Eventful year ends on positive note with reduction in supply growth of salmon predicted.
The long-term outlook for the global salmon industry remains positive, with low supply growth for the next two years likely to send prices skyward once again on the back of strong demand, and recently set records may be short-lived.
Continuing a trend that began in late 2012, salmon prices in 2014 were largely sustained at exceptionally high levels. European producers in particular were smashing export revenue records month after month while bottom lines in Chile have turned from red back into black. The fact that this has been achieved even with an estimated 10% increase in global production this year – compared with a mere 2% in 2013 – and the recent Russian ban on food imports from a number of major Western producers including Norway makes it all the more remarkable, and emphatically underlines the strength and pace of global demand growth.
As well as the world’s two major (farmed) salmon producers, Norway and Chile, the smaller producing countries are also benefitting from favourable supply and demand dynamics, higher prices and, in some cases, the additional opportunities offered by the Russian ban. The Faroe Islands, in particular, has seen its revenues boosted by its non-exclusion from the Russian market. In the wild salmon market, Russia and the USA had somewhat contrasting fortunes in 2014, with Alaskan catches of sockeye and pink salmon coming in above forecast and chum coming in below, while Russian fisherman saw higher than expected catches of chum and lower than projected production of pink.

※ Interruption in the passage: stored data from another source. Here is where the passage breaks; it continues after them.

File: src/rtl/axi_llc_burst_splitter.sv
// Splits one AXI AR/AW burst into registered per-cache-line descriptors,
// one per cycle, including WRAP bursts whose container spans several lines.
module axi_llc_burst_splitter #(
    parameter int AddrWidth = 64,
    parameter int IdWidth   = 6,
    parameter int LineBytes = 64,
    parameter int MaxSize   = 3,
    parameter int Write     = 0
) (
    input  logic                 clk_i,
    input  logic                 rst_i,
    input  logic                 ax_valid_i,
    output logic                 ax_ready_o,
    input  logic [IdWidth-1:0]   ax_id_i,
    input  logic [AddrWidth-1:0] ax_addr_i,
    input  logic [7:0]           ax_len_i,
    input  logic [2:0]           ax_size_i,
    input  logic [1:0]           ax_burst_i,
    output logic                 desc_valid_o,
    input  logic                 desc_ready_i,
    output logic [IdWidth-1:0]   desc_id_o,
    output logic [AddrWidth-1:0] desc_addr_o,
    output logic [7:0]           desc_len_o,
    output logic [2:0]           desc_size_o,
    output logic [1:0]           desc_burst_o,
    output logic                 desc_first_o,
    output logic                 desc_last_o,
    output logic                 desc_rw_o
);

    localparam logic [AddrWidth-1:0] LineMask = AddrWidth'(LineBytes - 1);
    localparam logic [AddrWidth-1:0] LineSize = AddrWidth'(LineBytes);
    localparam logic [1:0] BurstFixed = 2'd0;
    localparam logic [1:0] BurstIncr  = 2'd1;
    localparam logic [1:0] BurstWrap  = 2'd2;

    typedef enum logic {Idle, Emit} state_e;
    state_e state;

    logic [AddrWidth-1:0] nxt_addr_p0, wrap_base_p0, wrap_top_p0;
    logic [8:0]           rem_p0;
    logic                 wrap_multi_p0;

    logic                 ax_wrap_len_ok, ax_illegal, ax_fixed, ax_wrap, ax_single, ax_wrap_multi;
    logic [8:0]           ax_total, ax_first_beats, nxt_beats;
    logic [AddrWidth-1:0] ax_cont, ax_base, ax_top;

    function automatic logic [8:0] line_beats(input logic [AddrWidth-1:0] addr,
                                              input logic [2:0] size,
                                              input logic [8:0] rem);
        logic [AddrWidth-1:0] bol, beats;
        bol   = LineSize - (addr & LineMask);
        beats = ((bol - AddrWidth'(1)) >> size) + AddrWidth'(1);
        if (beats < AddrWidth'(rem)) return beats[8:0];
        return rem;
    endfunction

    function automatic logic [AddrWidth-1:0] next_line(input logic [AddrWidth-1:0] addr,
                                                       input logic wrap_m,
                                                       input logic [AddrWidth-1:0] base,
                                                       input logic [AddrWidth-1:0] top);
        logic [AddrWidth-1:0] n;
        n = (addr & ~LineMask) + LineSize;
        if (wrap_m && n == top) n = base;
        return n;
    endfunction

    always_comb begin
        ax_wrap_len_ok = (ax_len_i == 8'd1) || (ax_len_i == 8'd3) ||
                         (ax_len_i == 8'd7) || (ax_len_i == 8'd15);
        ax_illegal     = (ax_size_i > 3'(MaxSize)) ||
                         (ax_burst_i == BurstWrap && !ax_wrap_len_ok);
        ax_fixed       = !ax_illegal && ax_burst_i == BurstFixed;
        ax_wrap        = !ax_illegal && ax_burst_i == BurstWrap;
        ax_total       = {1'b0, ax_len_i} + 9'd1;
        ax_cont        = AddrWidth'(ax_total) << ax_size_i;
        ax_base        = ax_addr_i & ~(ax_cont - AddrWidth'(1));
        ax_top         = ax_base + ax_cont;
        ax_single      = ax_fixed || (ax_wrap && ax_cont <= LineSize);
        ax_wrap_multi  = ax_wrap && !ax_single;
        ax_first_beats = line_beats(ax_addr_i, ax_size_i, ax_total);
        nxt_beats      = line_beats(nxt_addr_p0, desc_size_o, rem_p0);
    end

    // Control and registered descriptor outputs
    always_ff @(posedge clk_i) begin
        if (rst_i) begin
            state        <= Idle;
            ax_ready_o   <= 1'b1;
            desc_valid_o <= 1'b0;
            desc_id_o    <= '0;
            desc_addr_o  <= '0;
            desc_len_o   <= '0;
            desc_size_o  <= '0;
            desc_burst_o <= '0;
            desc_first_o <= 1'b0;
            desc_last_o  <= 1'b0;
            desc_rw_o    <= 1'b0;
        end else begin
            case (state)
                Idle: begin
                    if (ax_valid_i) begin
                        state        <= Emit;
                        ax_ready_o   <= 1'b0;
                        desc_valid_o <= 1'b1;
                        desc_id_o    <= ax_id_i;
                        desc_size_o  <= ax_size_i;
                        desc_rw_o    <= 1'(Write);
                        desc_first_o <= 1'b1;
                        desc_addr_o  <= ax_addr_i;
                        if (ax_single) begin
                            desc_len_o   <= ax_len_i;
                            desc_burst_o <= ax_burst_i;
                            desc_last_o  <= 1'b1;
                        end else begin
                            desc_len_o   <= ax_first_beats[7:0] - 8'd1;
                            desc_burst_o <= BurstIncr;
                            desc_last_o  <= (ax_first_beats == ax_total);
                        end
                    end
                end
                Emit: begin
                    if (desc_ready_i) begin
                        if (desc_last_o) begin
                            state        <= Idle;
                            ax_ready_o   <= 1'b1;
                            desc_valid_o <= 1'b0;
                        end else begin
                            desc_first_o <= 1'b0;
                            desc_addr_o  <= nxt_addr_p0;
                            desc_len_o   <= nxt_beats[7:0] - 8'd1;
                            desc_last_o  <= (nxt_beats == rem_p0);
                        end
                    end
                end
                default: state <= Idle;
            endcase
        end
    end

    // Walk state: address of the next line and beats still owed
    always_ff @(posedge clk_i) begin
        if (state == Idle && ax_valid_i) begin
            nxt_addr_p0   <= next_line(ax_addr_i, ax_wrap_multi, ax_base, ax_top);
            rem_p0        <= ax_total - ax_first_beats;
            wrap_multi_p0 <= ax_wrap_multi;
            wrap_base_p0  <= ax_base;
            wrap_top_p0   <= ax_top;
        end else if (state == Emit && desc_ready_i && !desc_last_o) begin
            nxt_addr_p0 <= next_line(nxt_addr_p0, wrap_multi_p0, wrap_base_p0, wrap_top_p0);
            rem_p0      <= rem_p0 - nxt_beats;
        end
    end

    ax_legal_a: assert property (@(posedge clk_i) disable iff (rst_i)
                                 (ax_valid_i && ax_ready_o) |-> !ax_illegal);

endmodule

File: config.mk
export PLATFORM = sky130hd
export DESIGN_NAME = axi_llc_burst_splitter
export DESIGN_NICKNAME = d
export VERILOG_FILES = /design/src/rtl/axi_llc_burst_splitter.sv
export SDC_FILE = /design/constraint.sdc
export NUM_CORES = 1
export LEC_CHECK = 0
export ABC_AREA = 1
export BUFFER_PORTS_ARGS = -buffer_cell sky130_fd_sc_hd__buf_2
export CAP_MARGIN = 20
export CORE_ASPECT_RATIO = 1.4
export CORE_MARGIN = 1
export CORE_UTILIZATION = 51
export CTS_CLUSTER_SIZE = 12
export DETAILED_ROUTE_END_ITERATION = 6
export PLACE_DENSITY = 0.69
export SLEW_MARGIN = 10
export SYNTH_ARGS = -nofsm -noshare
export SYNTH_HDL_FRONTEND = slang
export SYNTH_SLANG_ARGS = --single-unit
File: constraint.sdc
create_clock -name clk_i -period 7.4 [get_ports clk_i]
set_input_delay 1.11 -clock clk_i [delete_from_list [all_inputs] [get_ports clk_i]]
set_output_delay 1.11 -clock clk_i [all_outputs]
set_load 0.01 [all_outputs]
==> results of run 1 <==
==> kinds of logic (layout without fill, tap and decap cells) <==
family                     count (synthesis)  after routing  share of synthesized area [%]
muxes                                      2              2                         0.0750
DFF                                      290            290                           29.3
adders and majority gates                 88             88                           4.18
and+or+nand+nor                         2489           2489                           42.3
other                                      1              1                         0.0141
AOI/OAI and AO/OA                        329            329                           6.90
buffers and inverters                    719            907                           10.7
xor gates and xnor gates                 184            184                           6.52
==> flip-flops by register name, summed over array words and instances (netlist names) <==
| signal | count |
|---|---|
| desc_addr_o | 64 |
| nxt_addr_p0 | 64 |
| wrap_base_p0 | 64 |
| wrap_top_p0 | 64 |
| rem_p0 | 9 |
| desc_len_o | 8 |
| desc_id_o | 6 |
| desc_size_o | 3 |
| desc_burst_o | 2 |
| ax_ready_o | 1 |
| desc_first_o | 1 |
| desc_last_o | 1 |
| desc_valid_o | 1 |
| state | 1 |
| wrap_multi_p0 | 1 |
==> critical path: cells and delay by family <==
kind | cells | cell delay [ns]
buffers and inverters | 8 | 0.95
AOI/OAI and AO/OA | 6 | 1.31
and+or+nand+nor | 17 | 2.11
adders and majority gates | 5 | 1.31
xor gates and xnor gates | 1 | 0.22
==> path summary, 6_finish.rpt <==
| kind | end | slack, ns | depth (start not counted) |
|---|---|---|---|
| setup / recovery | rem_p0[8] | 0.69 | 37 |
| hold / removal | desc_burst_o[0] | 0.46 | 2 |
| setup reg to reg | rem_p0[7] | 0.88 | 41 |
| hold reg to reg | desc_burst_o[0] | 0.46 | 2 |
==> per-layer routing <==
layer  track usage, %  share of wire [%]
met5                0                  0
met4             30.5                8.7
met3             4.71                7.6
met2             66.8                 47
met1             44.3                 37
==> area by class of cell <==
cell class	instances	area (um^2)
clock buffers	45	945
clock inverters	19	208
flip-flops and latches	290	7830
inverters	581	2190
repair buffers	262	1670
fillers	5170	21700
multi-input cells	3093	16100
well taps	650	813
==> cell usage in the layout, fill, tap and decap left out, drive strengths merged, types with 6 or more instances in the layout <==
| master | instances |
|---|---|
| nand3 | 367 |
| nand2 | 1292 |
| xnor2 | 33 |
| nand4 | 214 |
| nor4 | 63 |
| ha | 86 |
| xor2 | 142 |
| xnor3 | 6 |
| edfxtp | 202 |
| clkinv | 19 |
| a21oi | 64 |
| nand3b | 19 |
| buf | 262 |
| o22ai | 6 |
| o211ai | 7 |
| clkbuf | 45 |
| a31oi | 70 |
| o21ai | 158 |
| nor3b | 7 |
| and3 | 6 |
| and2 | 8 |
| dfxtp | 88 |
| inv | 577 |
| nor3 | 113 |
| or2 | 23 |
| nor2 | 371 |
==> power groups by stage <==
stage	clock (mW)	combinational [mW]	sequential, mW
detailed placement	0	2.12	2.12
global route	1.87	2.43	2.10
floorplan	0	1.50	2.10
global placement	0	2.12	2.12
CTS	1.82	2.14	2.08
finish	1.81	2.17	2.09
==> flow_summary.ini, run 1 <==
[die]
initial_core_util_pct = 51.9
num_rows = 98
die_area_um2 = 53300
core_um2 = 51400
chipWidth_um = 195
io_pins = 175
fp.dieH_um = 273

[synthesis]
ys_seq_elements = 290
yosysMostFrequentCell = nand2_1
synth_area_leaders = edfxtp_1 23%, nand2_1 18%, inv_1 7.6%
seq_area_frac_synth_pct = 29.3
synth.net_count = 4277
synth_common_cells = 1253 x nand2_1, 543 x inv_1, 351 x nand3_1, 339 x nor2_1, 213 x nand4_1
synth.distinct_cells = 66
yosys_warnings = 0
yosys.area.top_type = edfxtp_1
postSynthCellCount = 4102
syn_area_um2 = 26700
synth_flop_cell = edfxtp_1
synth_async_sr_flop_share_pct = 0
yosys.area.top_type_share_pct = 22.7
syn_area_per_cell_um2 = 6.51
synth_edf_count = 202

[route]
num_vias = 28700
drt-total-wl_um = 106000
drt-vias-per-instance = 5.81
drc = 0
first_pass_iters = 6
antenna_left = 0
wl_per_cell_um = 21.4
drt_iter0_markers = 2709

[sta]
slew_headroom_pct = 17.0
fmax_mhz = 149
setup_ws_ns = 0.688
fin_setup_tns_ns = 0
period_minus_slack_ns = 6.71
setup_viol_count_final = 0
hold_violations = 0
rsz0062_at_grt = false
worst_slew_pin_slew_ns = 1.24
fin_skew_ns = 0.0387
fin_crit_sh_pct = 90.7
slew_violations = 0
hold_slack_ns = 0.460

[global_route]
grt_pass1_wl_um = 157000
antenna_found_initial = 0
overflow = 0
grtUsageTotal_pct = 39.1
grt_max_degree = 126
grt_pass1_vias = 27000

[finish]
post-route-util_pct = 57.8
finalInstanceArea_um2 = 29700
drive_above_1_share_pct = 11.1
nNetsFinal = 4438
area_growth_pct = 11.4
final_cells = 4940
diodes = 0

[cts]
cts_buffers = 35
ctsHoldBuffers = 0
clock_latency_ns = 0.57
cts_resized = 0
cts_setup_buffers = 0
clockBufferDepth = 3
cts.sinks = 290
clk_pin_slew_ns = 0.06
cts-root-buf = clkbuf_16
cts_tree = built
cts-htree-levels = 2

[placement]
placed_area_um2 = 28500
dpl.cell_count = 4876
pre_cts_ws_ns = 0.117
place_hpwl_um = 83500
place_congestion = 1.08
port_buffers = 173

[setup_path]
crit_start = ax_addr_i[1]
max_stage_delay_ns = 0.40
cp.arrival_ns = 7.01
crit_fanout = 13
endpoint_kind = flop
r2r-start = nxt_addr_p0[0]
crit_slowest_cell = a2111oi_4
cp.required_ns = 7.70
path_class = in2reg
path_common_cell = inv_1
cp-start-kind = primary input

[flow_run]
max_cap_violations = 0

[power_and_ir_drop]
irDropWorstVdd_v = 0.000157
p_clk_share_pct = 29.8
pwr-share-comb_pct = 35.7
swShare_pct = 38.8
p_leak_nw = 14.6
p_int_mw = 3.71
p_sw_mw = 2.35
p_per_area_nw_per_um2 = 204
power_mw = 6.06
pwr-share-seq_pct = 34.5

[hold_path]
worst_hold_startpoint = desc_burst_o[0]
hold_path.class = reg2reg

[outcome]
outcome = complete, no violations
No activity file was read; power rests on OpenSTA's default activity.
==> inputs of run 2 (changes only) <==
--- a/config.mk
+++ b/config.mk
@@ -6,7 +6,7 @@
 export NUM_CORES = 1
 export LEC_CHECK = 0
 export ABC_AREA = 1
-export BUFFER_PORTS_ARGS = -buffer_cell sky130_fd_sc_hd__buf_2
+export BUFFER_PORTS_ARGS = -buffer_cell sky130_fd_sc_hd__buf_4
 export CAP_MARGIN = 20
 export CORE_ASPECT_RATIO = 1.4
 export CORE_MARGIN = 1
==> flow_summary.ini, run 2 (synthesized netlist as in run 1, its figures left out) <==
[outcome]
outcome = complete, no violations

[placement]
place_hpwl_um = 86400
place_congestion = 1.05
port_buffers = 173

[die]
die_area_um2 = 53300
core_um2 = 51400
initial_core_util_pct = 51.9
chipWidth_um = 195
io_pins = 175
num_rows = 98
fp.dieH_um = 273

[cts]
cts-htree-levels = 2
cts_tree = built
cts_setup_buffers = 0
clk_pin_slew_ns = 0.06
cts-root-buf = clkbuf_16
cts.sinks = 290
clockBufferDepth = 3
clock_latency_ns = 0.57
cts_buffers = 35

[global_route]
overflow = 0
grt_pass1_wl_um = 162000
grt_pass1_vias = 27300
grt_max_degree = 94
grtUsageTotal_pct = 40.5
antenna_found_initial = 0

[route]
drt_iter0_markers = 2941
first_pass_iters = 6
num_vias = 28800
wl_per_cell_um = 22.1
drc = 0
antenna_left = 0
drt-vias-per-instance = 5.84
drt-total-wl_um = 109000

[sta]
setup_viol_count_final = 0
period_minus_slack_ns = 6.61
rsz0062_at_grt = false
fin_setup_tns_ns = 0
fin_skew_ns = 0.0381
hold_violations = 0
slew_violations = 0
fin_crit_sh_pct = 89.3
slew_headroom_pct = 16.4
fmax_mhz = 151
worst_slew_pin_slew_ns = 1.24

[setup_path]
cp.arrival_ns = 6.90
cp.required_ns = 7.69
r2r_cells = 41
max_stage_delay_ns = 0.43
crit_slowest_cell = edfxtp_1
cp-start-kind = flop
crit_fanout = 22
endpoint_kind = flop
path_class = reg2reg
path_common_cell = nand2_1

[power_and_ir_drop]
pwr-share-comb_pct = 36.8
p_leak_nw = 14.6
irDropWorstVdd_v = 0.000236
p_sw_mw = 2.36
swShare_pct = 39.3
p_per_area_nw_per_um2 = 200
p_clk_share_pct = 28.4
power_mw = 6.02
pwr-share-seq_pct = 34.8
p_int_mw = 3.65

[flow_run]
max_cap_violations = 0

[finish]
diodes = 0
drive_above_1_share_pct = 11.2
area_growth_pct = 12.9
final_cell_mix = 1251 x nand2_1, 541 x inv_1, 351 x nand3_1, 339 x nor2_1, 245 x buf_4
nNetsFinal = 4437
n_fill_cell = 5175
final_common_cell = nand2_1

[hold_path]
hold_depth = 2
hold_path.class = reg2reg
## run 2: changes by cell type in the layout (fill, tap and decap cells not counted), sizes merged
cell,delta
clkinv,-5
bufinv,-4
clkbuf,+4
inv,+2
buf,-1
clkinvlp,+1
## run 2: through the flow
step	instances	cell area, um^2	hold slack, ns	util [%]	worst slack [ns]
floorplan	4102	26700	0.483	-	0.663
global placement	4873	29000	0.451	56.4	0.357
detailed placement	4874	29000	0.459	56.4	0.206
CTS	4936	30100	0.469	58.6	0.711
global route	4937	30100	0.486	58.6	0.0177
finish	4937	30100	0.468	58.6	0.794
## run 2: cell type report
| cell class | count | area [um^2] | area share [%] |
|---|---|---|---|
| multi-input cells | 3093 | 16100 | 53.3 |
| flip-flops and latches | 290 | 7830 | 26.0 |
| inverters | 581 | 2190 | 7.26 |
| repair buffers | 261 | 2140 | 7.12 |
| clock buffers | 49 | 998 | 3.31 |
| well taps | 650 | 813 | 2.70 |
| clock inverters | 13 | 83.8 | 0.278 |
## run 2: power by group through the flow
stage                     Combinational [mW]  Clock (mW)  Sequential, mW
after global placement                  2.16           0            2.12
after global routing                    2.48        1.77            2.11
after floorplan                         1.50           0            2.10
final                                   2.22        1.71            2.09
after CTS                               2.18        1.71            2.09
after detailed placement                2.17           0            2.12
## run 2: per-layer routing
layer  GRT usage, %  wire length, um  up-vias
li1               -                -    13800
met1           45.8            39600    13200
met2           68.9            51500     1393
met3           5.80             8190      384
met4           31.7             9950        0
met5              0                0        -
## run 2: worst paths after layout
kind / endpoint / slack [ns] / start
max: rem_p0[7] / 0.79 / nxt_addr_p0[0]
max reg2reg: rem_p0[7] / 0.79 / nxt_addr_p0[0]
min reg2reg: desc_len_o[4] / 0.47 / desc_len_o[4]
min: desc_len_o[4] / 0.47 / desc_len_o[4]
## run 2: worst max-delay path: cells and delay by family, from the launching register on
family                   cells  cell delay (ns)
AND/OR/NAND/NOR             22             2.40
AO/OA/AOI/OAI                6             1.30
buffers and inverters        7             1.07
adder cells (fa/ha/maj)      4             0.82
flip-flops                   1             0.43
XOR/XNOR                     1             0.19
multiplexers                 1             0.14
## run 2: repair_timing
| item | in CTS | in global routing |
|---|---|---|
| hold buffers | 0 | 0 |
| resized for setup | 0 | 5 |
| setup endpoints to repair | 0 | 6 |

The long-term outlook for the global salmon industry remains positive, with low supply growth for the next two years likely to send prices skyward once again on the back of strong demand, and recently set records may be short-lived. However, any forecast must acknowledge a number of remaining uncertainties. The most obvious is the situation in Russia, which could potentially deteriorate if an economic downturn continues to hurt importers, creating a relative surplus as even those suppliers excluded from the ban will face increasing difficulty securing competitive prices on the Russian market. In the shorter term, there is also the question of whether EU and USA markets will be capable of replacing early-year demand that previously came from Russia. On the contrary, it is also possible to envisage a situation where the Russian ban is lifted, economic recovery in the EU and the USA gathers pace and supply growth is flat or even negative. The upward pressure on prices in such a situation would likely be substantial. Meanwhile, production costs and diseases risks, as always, represent further sources of unpredictability in the market.